# Filter barcodes to remove ones aligning to multiple inserts or second barcode

Arvind Rasi Subramaniam

27 Oct 2021

**Edit this Rscript only in the accompanying .ipynb file. The `snakemake` workflow will automatically export it as a .R script.**

## Load libraries

In [2]:
options(warn = -1)

suppressPackageStartupMessages({

  library(Biostrings)
  library(GenomicAlignments)
  library(plyranges)
  library(tidyverse)

})

## Define analysis-specific variables

In [None]:
args <- commandArgs(trailingOnly = T)
barcode1_alignment_file <- args[1]
barcode2_alignment_file <- args[2]
barcode_insert_file <- args[3]
read_count_cutoff <- as.numeric(args[4])
output_file <- args[5]

# barcode1_alignment_file <- "../data/ref_vs_ref_alignments/rbp_collision/alignment_barcode1.bam"
# barcode2_alignment_file <- "../data/ref_vs_ref_alignments/rbp_collision/alignment_barcode2.bam"
# barcode_insert_file <- "../data/insert_barcode_counts/rbp_collision.tsv.gz"
# output_file <- "../data/filtered_barcodes/rbp_collision.tsv.gz"

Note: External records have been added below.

`config.mk`:
```
export PLATFORM = sky130hd
export DESIGN_NAME = id_ex_stage
export DESIGN_NICKNAME = d
export VERILOG_FILES = /design/src/rtl/id_ex_stage_pkg.sv /design/src/rtl/id_ex_stage_entry.sv /design/src/rtl/id_ex_stage.sv
export SDC_FILE = /design/constraint.sdc
export NUM_CORES = 1
export LEC_CHECK = 0
export ABC_CLOCK_PERIOD_IN_PS = 12300
export CORE_MARGIN = 3
export CORE_UTILIZATION = 60
export CTS_CLUSTER_SIZE = 10
export DETAILED_ROUTE_END_ITERATION = 16
export DONT_BUFFER_PORTS = 1
export PLACE_DENSITY_LB_ADDON = 0.15
export RECOVER_POWER = 25
export SKIP_LAST_GASP = 1
export SLEW_MARGIN = 40
export SYNTH_ARGS = -nofsm -noshare
export SYNTH_HDL_FRONTEND = slang
export SYNTH_SLANG_ARGS = --single-unit
```
`constraint.sdc`:
```
create_clock -name clk_i -period 12.3 [get_ports clk_i]
set_input_delay 2.46 -clock clk_i [delete_from_list [all_inputs] [get_ports clk_i]]
set_output_delay 2.46 -clock clk_i [all_outputs]
set_load 0.05 [all_outputs]
```
`src/rtl/id_ex_stage_pkg.sv`:
```
// Shared decode/execute definitions: opcode constants, bubble instruction,
// register-address width and ID/EX skid-buffer state encoding.
package id_ex_stage_pkg;

  localparam logic [6:0] OPC_LOAD   = 7'b0000011;
  localparam logic [6:0] OPC_OP_IMM = 7'b0010011;
  localparam logic [6:0] OPC_AUIPC  = 7'b0010111;
  localparam logic [6:0] OPC_STORE  = 7'b0100011;
  localparam logic [6:0] OPC_OP     = 7'b0110011;
  localparam logic [6:0] OPC_LUI    = 7'b0110111;
  localparam logic [6:0] OPC_BRANCH = 7'b1100011;
  localparam logic [6:0] OPC_JALR   = 7'b1100111;
  localparam logic [6:0] OPC_JAL    = 7'b1101111;

  localparam logic [31:0] NOP_INST_DEF = 32'h00000013;
  localparam int REG_ADDR_W = 5;

  typedef enum logic [1:0] {
    ST_EMPTY = 2'b00,
    ST_BUSY  = 2'b01,
    ST_FULL  = 2'b10
  } stage_state_e;

endpackage

```
`src/rtl/id_ex_stage_entry.sv`:
```
// One ID/EX pipeline entry: instruction, PC, operands and destination,
// captured on load_i and held otherwise.
module id_ex_entry
  import id_ex_stage_pkg::*;
#(
  parameter int DATA_WIDTH = 32
) (
  input  logic                    clk_i,
  input  logic                    rst_i,
  input  logic                    load_i,
  input  logic [31:0]             inst_i,
  input  logic [DATA_WIDTH-1:0]   pc_i,
  input  logic [DATA_WIDTH-1:0]   op1_i,
  input  logic [DATA_WIDTH-1:0]   op2_i,
  input  logic [REG_ADDR_W-1:0]   waddr_i,
  input  logic                    we_i,
  output logic [31:0]             inst_o,
  output logic [DATA_WIDTH-1:0]   pc_o,
  output logic [DATA_WIDTH-1:0]   op1_o,
  output logic [DATA_WIDTH-1:0]   op2_o,
  output logic [REG_ADDR_W-1:0]   waddr_o,
  output logic                    we_o
);

  // entry payload register with load enable
  always_ff @(posedge clk_i or posedge rst_i) begin
    if (rst_i) begin
      inst_o  <= NOP_INST_DEF;
      pc_o    <= {DATA_WIDTH{1'b0}};
      op1_o   <= {DATA_WIDTH{1'b0}};
      op2_o   <= {DATA_WIDTH{1'b0}};
      waddr_o <= {REG_ADDR_W{1'b0}};
      we_o    <= 1'b0;
    end else if (load_i) begin
      inst_o  <= inst_i;
      pc_o    <= pc_i;
      op1_o   <= op1_i;
      op2_o   <= op2_i;
      waddr_o <= waddr_i;
      we_o    <= we_i;
    end
  end

endmodule

```
`src/rtl/id_ex_stage.sv`:
```
// ID/EX pipeline stage as a 2-entry skid buffer; ready_o comes straight from
// a flop so execute back-pressure never reaches decode combinationally.
module id_ex_stage
  import id_ex_stage_pkg::*;
#(
  parameter int          DATA_WIDTH = 32,
  parameter logic [31:0] NOP_INST   = NOP_INST_DEF
) (
  input  logic                  clk_i,
  input  logic                  rst_i,
  input  logic                  valid_i,
  output logic                  ready_o,
  input  logic [31:0]           inst_i,
  input  logic [DATA_WIDTH-1:0] inst_addr_i,
  input  logic [DATA_WIDTH-1:0] op1_i,
  input  logic [DATA_WIDTH-1:0] op2_i,
  input  logic [REG_ADDR_W-1:0] reg_waddr_i,
  input  logic                  reg_we_i,
  input  logic                  flush_i,
  output logic                  valid_o,
  input  logic                  ready_i,
  output logic [31:0]           inst_o,
  output logic [DATA_WIDTH-1:0] inst_addr_o,
  output logic [DATA_WIDTH-1:0] op1_o,
  output logic [DATA_WIDTH-1:0] op2_o,
  output logic [REG_ADDR_W-1:0] reg_waddr_o,
  output logic                  reg_we_o
);

  stage_state_e state_r, state_nxt;
  logic valid_r, ready_r;
  logic accept, drain;
  logic main_load, skid_load, main_from_skid;

  logic [31:0]           skid_inst, main_inst, main_d_inst;
  logic [DATA_WIDTH-1:0] skid_pc, main_pc, main_d_pc;
  logic [DATA_WIDTH-1:0] skid_op1, main_op1, main_d_op1;
  logic [DATA_WIDTH-1:0] skid_op2, main_op2, main_d_op2;
  logic [REG_ADDR_W-1:0] skid_waddr, main_waddr, main_d_waddr;
  logic                  skid_we, main_we, main_d_we;

  assign accept = valid_i && ready_r;
  assign drain  = valid_r && ready_i;

  // next-state and entry load decisions; flush overrides every transfer
  always_comb begin
    state_nxt      = state_r;
    main_load      = 1'b0;
    skid_load      = 1'b0;
    main_from_skid = 1'b0;
    if (flush_i) begin
      state_nxt = ST_EMPTY;
    end else begin
      case (state_r)
        ST_EMPTY: begin
          if (accept) begin
            state_nxt = ST_BUSY;
            main_load = 1'b1;
          end else begin
            state_nxt = ST_EMPTY;
          end
        end
        ST_BUSY: begin
          if (accept && !drain) begin
            state_nxt = ST_FULL;
            skid_load = 1'b1;
          end else if (!accept && drain) begin
            state_nxt = ST_EMPTY;
          end else if (accept && drain) begin
            state_nxt = ST_BUSY;
            main_load = 1'b1;
          end else begin
            state_nxt = ST_BUSY;
          end
        end
        ST_FULL: begin
          if (drain) begin
            state_nxt      = ST_BUSY;
            main_load      = 1'b1;
            main_from_skid = 1'b1;
          end else begin
            state_nxt = ST_FULL;
          end
        end
        default: state_nxt = ST_EMPTY;
      endcase
    end
  end

  // main entry is refilled from skid when draining out of FULL, keeping order
  always_comb begin
    if (main_from_skid) begin
      main_d_inst  = skid_inst;
      main_d_pc    = skid_pc;
      main_d_op1   = skid_op1;
      main_d_op2   = skid_op2;
      main_d_waddr = skid_waddr;
      main_d_we    = skid_we;
    end else begin
      main_d_inst  = inst_i;
      main_d_pc    = inst_addr_i;
      main_d_op1   = op1_i;
      main_d_op2   = op2_i;
      main_d_waddr = reg_waddr_i;
      main_d_we    = reg_we_i;
    end
  end

  // state plus registered handshake flags derived from the next state
  always_ff @(posedge clk_i or posedge rst_i) begin
    if (rst_i) begin
      state_r <= ST_EMPTY;
      valid_r <= 1'b0;
      ready_r <= 1'b1;
    end else begin
      state_r <= state_nxt;
      valid_r <= (state_nxt != ST_EMPTY);
      ready_r <= (state_nxt != ST_FULL);
    end
  end

  id_ex_entry #(.DATA_WIDTH(DATA_WIDTH)) u_main (
    .clk_i   (clk_i),
    .rst_i   (rst_i),
    .load_i  (main_load),
    .inst_i  (main_d_inst),
    .pc_i    (main_d_pc),
    .op1_i   (main_d_op1),
    .op2_i   (main_d_op2),
    .waddr_i (main_d_waddr),
    .we_i    (main_d_we),
    .inst_o  (main_inst),
    .pc_o    (main_pc),
    .op1_o   (main_op1),
    .op2_o   (main_op2),
    .waddr_o (main_waddr),
    .we_o    (main_we)
  );

  id_ex_entry #(.DATA_WIDTH(DATA_WIDTH)) u_skid (
    .clk_i   (clk_i),
    .rst_i   (rst_i),
    .load_i  (skid_load),
    .inst_i  (inst_i),
    .pc_i    (inst_addr_i),
    .op1_i   (op1_i),
    .op2_i   (op2_i),
    .waddr_i (reg_waddr_i),
    .we_i    (reg_we_i),
    .inst_o  (skid_inst),
    .pc_o    (skid_pc),
    .op1_o   (skid_op1),
    .op2_o   (skid_op2),
    .waddr_o (skid_waddr),
    .we_o    (skid_we)
  );

  // invalid slots present a clean bubble; x0 is never a write target
  assign ready_o     = ready_r;
  assign valid_o     = valid_r;
  assign inst_o      = valid_r ? main_inst  : NOP_INST;
  assign inst_addr_o = valid_r ? main_pc    : {DATA_WIDTH{1'b0}};
  assign op1_o       = valid_r ? main_op1   : {DATA_WIDTH{1'b0}};
  assign op2_o       = valid_r ? main_op2   : {DATA_WIDTH{1'b0}};
  assign reg_waddr_o = valid_r ? main_waddr : {REG_ADDR_W{1'b0}};
  assign reg_we_o    = valid_r && main_we && (main_waddr != {REG_ADDR_W{1'b0}});

endmodule

```
### Word-level counts from Yosys, hierarchy flattened

Index checks and enable logic that the tools add are counted.

* muxes and demuxes: 29
* equal/unequal tests: 3
* reduce and logical (&&, ||, !) cells: 12

Operators by type and width (number)
* $mux W32: 8
* $mux W1: 14
* $mux W5: 2
* $logic_and A1 B1 Y1: 7
* $mux W2: 3
* $pmux W2 S3: 1
* $reduce_bool A5 Y1: 1
* $pmux W1 S3: 1
* $eq A2 B1 Y1 const B: 1
* $eq A2 B2 Y1 const B: 1
* $logic_not A1 Y1: 2
* $logic_not A2 Y1: 1
* $ne A2 B2 Y1 const B: 1
* $reduce_bool A2 Y1: 1

* output and inout port bits: 136
* bits of input ports: 139
* logic and storage cells: 59
* flip-flop bits (word level): 272

### Longest topological paths before layout

Gate-level depths: netlist (run 1).

* depth after elaboration: 8
* depth in mapped cells: 10
* mapped depth without buffers: 7

### Cells and area by module

Synthesis (run 1) repeated with hierarchy kept, for this count alone.

* cell total of the unflattened synthesis: 897
* area, all modules: 13469.2 um2

Modules (own cells, without submodules)
* id_ex_entry: seq. area each 3357.0 um2, area each 5220.0 um2, times used 2, cells an instance 284
* id_ex_stage: seq. area each 101.3 um2, area each 3029.2 um2, times used 1, cells an instance 329

### Least setup slack after synthesis (run 1)

No wires, ideal clock.

* path kind: register to output
* start point: register valid_r (netlist: valid_o)
* end point: output reg_we_o
* path buffers: 3
* setup slack: 7.915 ns
* data required time: 9.840 ns
* arrival time: 1.925 ns
* cell stages (with the launch flop): 5
* cells stage by stage: dfrtp_1 clkbuf_1 clkbuf_1 clkbuf_1 o311a_1

* longest elaborated chain between the ends: 2

Ends and longest elaborated chain
* start: declaration: line id_ex_stage.sv:31 `logic valid_r, ready_r;`
* start signal: assignment: line id_ex_stage.sv:117 `valid_r <= (state_nxt != ST_EMPTY);`
* $logic_and A1 B1 Y1 (2 in a row): line id_ex_stage.sv:166 `assign reg_we_o = valid_r && main_we && (main_waddr != {REG_ADDR_W{1'b0}});`
* end: declaration: line id_ex_stage.sv:27 `output logic reg_we_o`

Every way passes these cells.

## Read insert-barcode pair counts 

In [None]:
insert_barcodes <- read_csv(barcode_insert_file) %>% 
  filter(count >= read_count_cutoff) %>%
  print()

## How many barcode1 have multiple inserts or barcode2?

In [None]:
many_to_one_barcode_combinations <- insert_barcodes %>% 
  group_by(barcode1) %>% 
  mutate(n1 = dplyr::n()) %>% 
  ungroup() %>% 
  group_by(barcode2) %>% 
  mutate(n2 = dplyr::n()) %>% 
  ungroup() %>% 
  filter((n1 > 1) | (n2 > 1)) %>% 
  print()

## Fields to read from BAM file

In [None]:
# extract the number of mismatches and total edits
param <- ScanBamParam(
  # what = scanBamWhat(),
  what = c("qname", "flag"),
  # extract number of mismatches
  tag = c("XM"), 
  # include only snps; exclude indels
  simpleCigar = T
)

## Read barcode vs barcode alignments for barcodes 1

In [None]:
bamfile1 <- BamFile(barcode1_alignment_file)
alns1 <- readGAlignments(bamfile1, param = param) %>% 
  as_tibble() %>% 
  mutate(rname = as.character(seqnames)) %>% 
  select(rname, qname, flag, XM) %>% 
  type_convert() %>% 
  print()

## Read barcode vs barcode alignments for barcodes 2

In [None]:
bamfile2 <- BamFile(barcode2_alignment_file)
alns2 <- readGAlignments(bamfile2, param = param) %>% 
  as_tibble() %>% 
  mutate(rname = as.character(seqnames)) %>% 
  select(rname, qname, flag, XM) %>% 
  type_convert() %>% 
  print()

## Find barcode1 that are linked to distinct insert or might be sequencing errors

In [None]:
exclude1 <- alns1 %>% 
  filter(rname != qname) %>%
  left_join(select(insert_barcodes, insert_num, barcode_num, count), by = c("rname" = "barcode_num")) %>%
  rename(rinsert = insert_num, rcount = count) %>%
  right_join(select(insert_barcodes, insert_num, barcode_num, count), by = c("qname" = "barcode_num")) %>%
  rename(qinsert = insert_num, qcount = count) %>%
  # this exludes:
  # 1. barcodes that map to two distinct inserts
  # 2. barcodes that got lower count than another homologous barcode with same insert
  filter(!(qinsert == rinsert & qcount > rcount)) %>%
  arrange(qname) %>% 
  distinct(qname) %>%
  print()

## Find barcode2 that are linked to distinct insert or might be sequencing errors

In [None]:
exclude2 <- alns2 %>% 
  filter(rname != qname) %>%
  left_join(select(insert_barcodes, insert_num, barcode_num, count), by = c("rname" = "barcode_num")) %>%
  rename(rinsert = insert_num, rcount = count) %>%
  right_join(select(insert_barcodes, insert_num, barcode_num, count), by = c("qname" = "barcode_num")) %>%
  rename(qinsert = insert_num, qcount = count) %>%
  # this exludes:
  # 1. barcodes that map to two distinct inserts
  # 2. barcodes that got lower count than another homologous barcode with same insert
  filter(!(qinsert == rinsert & qcount > rcount)) %>%
  arrange(qname) %>% 
  distinct(qname) %>%
  print()

## Write barcodes that do not clash to output

In [None]:
filtered_barcodes <- insert_barcodes %>% 
  anti_join(select(exclude1, qname), by = c("barcode_num" = "qname")) %>%
  anti_join(select(exclude2, qname), by = c("barcode_num" = "qname")) %>%
  anti_join(select(many_to_one_barcode_combinations, barcode_num), by = "barcode_num") %>%
  mutate(barcode2 = as.character(reverseComplement(DNAStringSet(barcode2)))) %>%
  select(insert_num, barcode_num, barcode1, barcode2, count) %>%
  arrange(desc(count)) %>%
  rename(linkage_count = count) %>%
  mutate(barcode_num = 1:dplyr::n()) %>%
  write_csv(output_file) %>%
  print()